Now download the last files elasticsearch-hadoop-5.5.2.jar and commons-httpclient-3.1.jar from Maven.
Then start Pig in local mode (or cluster if that is what you have). (You can make life easier if you run everything as root. Note that you cannot run ElasticSearch as root.)
pig -x local
This will open the Pig shell. So that those jars come into scope, enter these two commands into the shell:
REGISTER /home/walker/Documents/jars/elasticsearch-hadoop-5.5.2.jar REGISTER /home/hadoop/Documents/jars/commons-httpclient-3.1.jar
Now, define a shortcut for ES storage like this:
DEFINE EsStorage org.elasticsearch.hadoop.pig.EsStorage();
There are lots of options you could pass to that like:
DEFINE EsStorage org.elasticsearch.hadoop.pig.EsStorage ( 'es.http.timeout= 5m', 'es.index.auto.create = true', 'es.mapping.pig.tuple.use.field.names = true', 'es.mapping.id = id' );
Now load (some of) the data into Pig from ElasticSearch.
a = LOAD 'shakespeare' USING org.elasticsearch.hadoop.pig.EsStorage('es.query=?q=wine');
What we have done is use the Lucene (very simple, natural-language) query ability of ES to load every line in the play that has the word wine in it. (If you’ve read much Shakespeare you know they also call it slack.)
The result we get is a series of tuples.
ES has no schema since its storage format is JSON. Neither does a tuple.

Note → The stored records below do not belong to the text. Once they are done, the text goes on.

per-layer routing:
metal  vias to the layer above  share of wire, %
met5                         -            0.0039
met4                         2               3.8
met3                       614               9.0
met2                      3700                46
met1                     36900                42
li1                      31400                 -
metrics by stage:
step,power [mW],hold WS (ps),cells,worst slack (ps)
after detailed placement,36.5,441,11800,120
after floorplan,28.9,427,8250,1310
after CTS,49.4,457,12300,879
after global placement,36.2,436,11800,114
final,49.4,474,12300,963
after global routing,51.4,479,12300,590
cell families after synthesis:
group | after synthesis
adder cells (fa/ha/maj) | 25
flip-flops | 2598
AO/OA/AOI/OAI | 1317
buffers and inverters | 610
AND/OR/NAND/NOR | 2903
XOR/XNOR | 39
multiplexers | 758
Background: an optimization exercise with open tools, aiming at small area. Do not read the settings as production practice. Where RTL was checked, it was by simulation tests only, not by an equivalence proof against the original. Power and IR drop assume default switching activity.

## ks_out_process
module ks_out_process #(
  parameter int OP_W          = ks_out_pkg::DEF_OP_W,
  parameter int LWE_COEF_W    = ks_out_pkg::DEF_LWE_COEF_W,
  parameter int CORR_W        = ks_out_pkg::DEF_CORR_W,
  parameter int LBX           = ks_out_pkg::DEF_LBX,
  parameter int LWE_K         = ks_out_pkg::DEF_LWE_K,
  parameter int BATCH_PBS_NB  = ks_out_pkg::DEF_BATCH_PBS_NB,
  parameter int USE_MEAN_COMP = ks_out_pkg::DEF_USE_MEAN_COMP
) (
  input  logic                     clk,
  input  logic                     s_rst_n,
  input  logic [LBX-1:0][OP_W-1:0] mult_data_i,
  input  logic [LBX-1:0]           mult_avail_i,
  input  logic [LBX-1:0]           mult_last_pbs_i,
  input  logic [OP_W-1:0]          body_data_i,
  input  logic                     body_vld_i,
  output logic                     body_rdy_o,
  input  logic                     restart_i,
  output logic [LWE_COEF_W-1:0]    lwe_coef_o,
  output logic [CORR_W-1:0]        lwe_corr_o,
  output logic                     lwe_vld_o,
  input  logic                     lwe_rdy_i,
  output logic                     loop_done_o,
  output logic                     ksk_rd_inc_o,
  output logic                     body_wr_o,
  output logic [OP_W-1:0]          body_wr_data_o
);
For scale: ~590 flip-flops, ~170 I/O pins, roughly 22000 sq um of cells after synthesis.
Settings: LEC_CHECK=0, CAP_MARGIN=20, CORE_MARGIN=2, CORE_UTILIZATION=60, CTS_BUF_LIST=sky130_fd_sc_hd__clkbuf_8, CTS_CLUSTER_DIAMETER=50, CTS_CLUSTER_SIZE=20, PLACE_DENSITY=0.7, SLEW_MARGIN=20; clock period 5.0 ns.
standard.sh (not shown) runs the stock make flow with config.mk's settings and CLKGATE_MAP_FILE= SYNTH_SCRIPT=/design/flow/synth_recipe.tcl, a recipe that flattens the netlist after the stock synthesis.
==> flow/flow/run.sh <==
#!/bin/bash
# The standard layout (standard.sh), with two changes:
#  - the port buffers are plain buf_1 cells
#  - clock tree synthesis adds no dummy loads
set -euo pipefail
export BUFFER_PORTS_ARGS="-buffer_cell sky130_fd_sc_hd__buf_1"
export CTS_ARGS="-sink_clustering_enable -repair_clock_nets -sink_clustering_size 20 -sink_clustering_max_diameter 50 -buf_list sky130_fd_sc_hd__clkbuf_8 -dont_use_dummy_load"
bash standard.sh > standard.log 2>&1
The baseline reached the layout checks and failed them: negative setup slack.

(47371,Julius Caesar,32,2.2.134,CAESAR,Good friends, go in, and taste some wine with me;) (64337,Merry Wives of Windsor,83,1.1.165,PAGE,Nay, daughter, carry the wine in; well drink within.) (65573,Merry Wives of Windsor,32,3.2.79,FORD,[Aside] I think I shall drink in pipe wine first)
Now we can load the data with a schema like this:
b = LOAD 'shakespeare' USING org.elasticsearch.hadoop.pig.EsStorage('es.query=?q=wine') as (line_id:string:chararray, play_name:chararray, speech_number:int, line_number:chararray, speaker:chararray, text_entry:chararray);
Then we ask Pig to show us the schema:
describe b b: {line_id: chararray,play_name: chararray,speech_number: int,line_number: chararray,speaker: chararray,text_entry: chararray}
When you are done with your dataset running queries and transformations you could load save it into Pig (meaning Hadoop) as when you close the Pig shell you would lose it.